* INSTRUCTIONS FOR THE TASK:
Restate word for word the span that opens with the line containing "export GPL_TIMING_DRIVEN = 0" and closes with the final line of the data; give only those lines.

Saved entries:
_ _ _

$ cat config.mk
export PLATFORM = sky130hd
export DESIGN_NAME = scan_decoder
export DESIGN_NICKNAME = d
export VERILOG_FILES = /design/src/rtl/decoder_pkg.sv /design/src/rtl/scan_decoder_dwell_counter.sv /design/src/rtl/scan_decoder.sv
export SDC_FILE = /design/constraint.sdc
export NUM_CORES = 1
export LEC_CHECK = 0
export ABC_AREA = 1
export CAP_MARGIN = 10
export CORE_UTILIZATION = 25
export CTS_CLUSTER_DIAMETER = 100
export DETAILED_ROUTE_END_ITERATION = 7
export GPL_TIMING_DRIVEN = 0
export PLACE_DENSITY = 0.55
export SLEW_MARGIN = 20
export SYNTH_ARGS = -nofsm -noshare
export SYNTH_HDL_FRONTEND = slang
export SYNTH_SLANG_ARGS = --single-unit
$ cat constraint.sdc
create_clock -name clk -period 3.4 [get_ports clk]
set_clock_uncertainty 0.2 [all_clocks]
set_input_delay 0.51 -clock clk [delete_from_list [all_inputs] [get_ports clk]]
set_output_delay 0.51 -clock clk [all_outputs]
set_load 0.05 [all_outputs]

_ _ _

* WRITTEN REPLY:
export GPL_TIMING_DRIVEN = 0
export PLACE_DENSITY = 0.55
export SLEW_MARGIN = 20
export SYNTH_ARGS = -nofsm -noshare
export SYNTH_HDL_FRONTEND = slang
export SYNTH_SLANG_ARGS = --single-unit
$ cat constraint.sdc
create_clock -name clk -period 3.4 [get_ports clk]
set_clock_uncertainty 0.2 [all_clocks]
set_input_delay 0.51 -clock clk [delete_from_list [all_inputs] [get_ports clk]]
set_output_delay 0.51 -clock clk [all_outputs]
set_load 0.05 [all_outputs]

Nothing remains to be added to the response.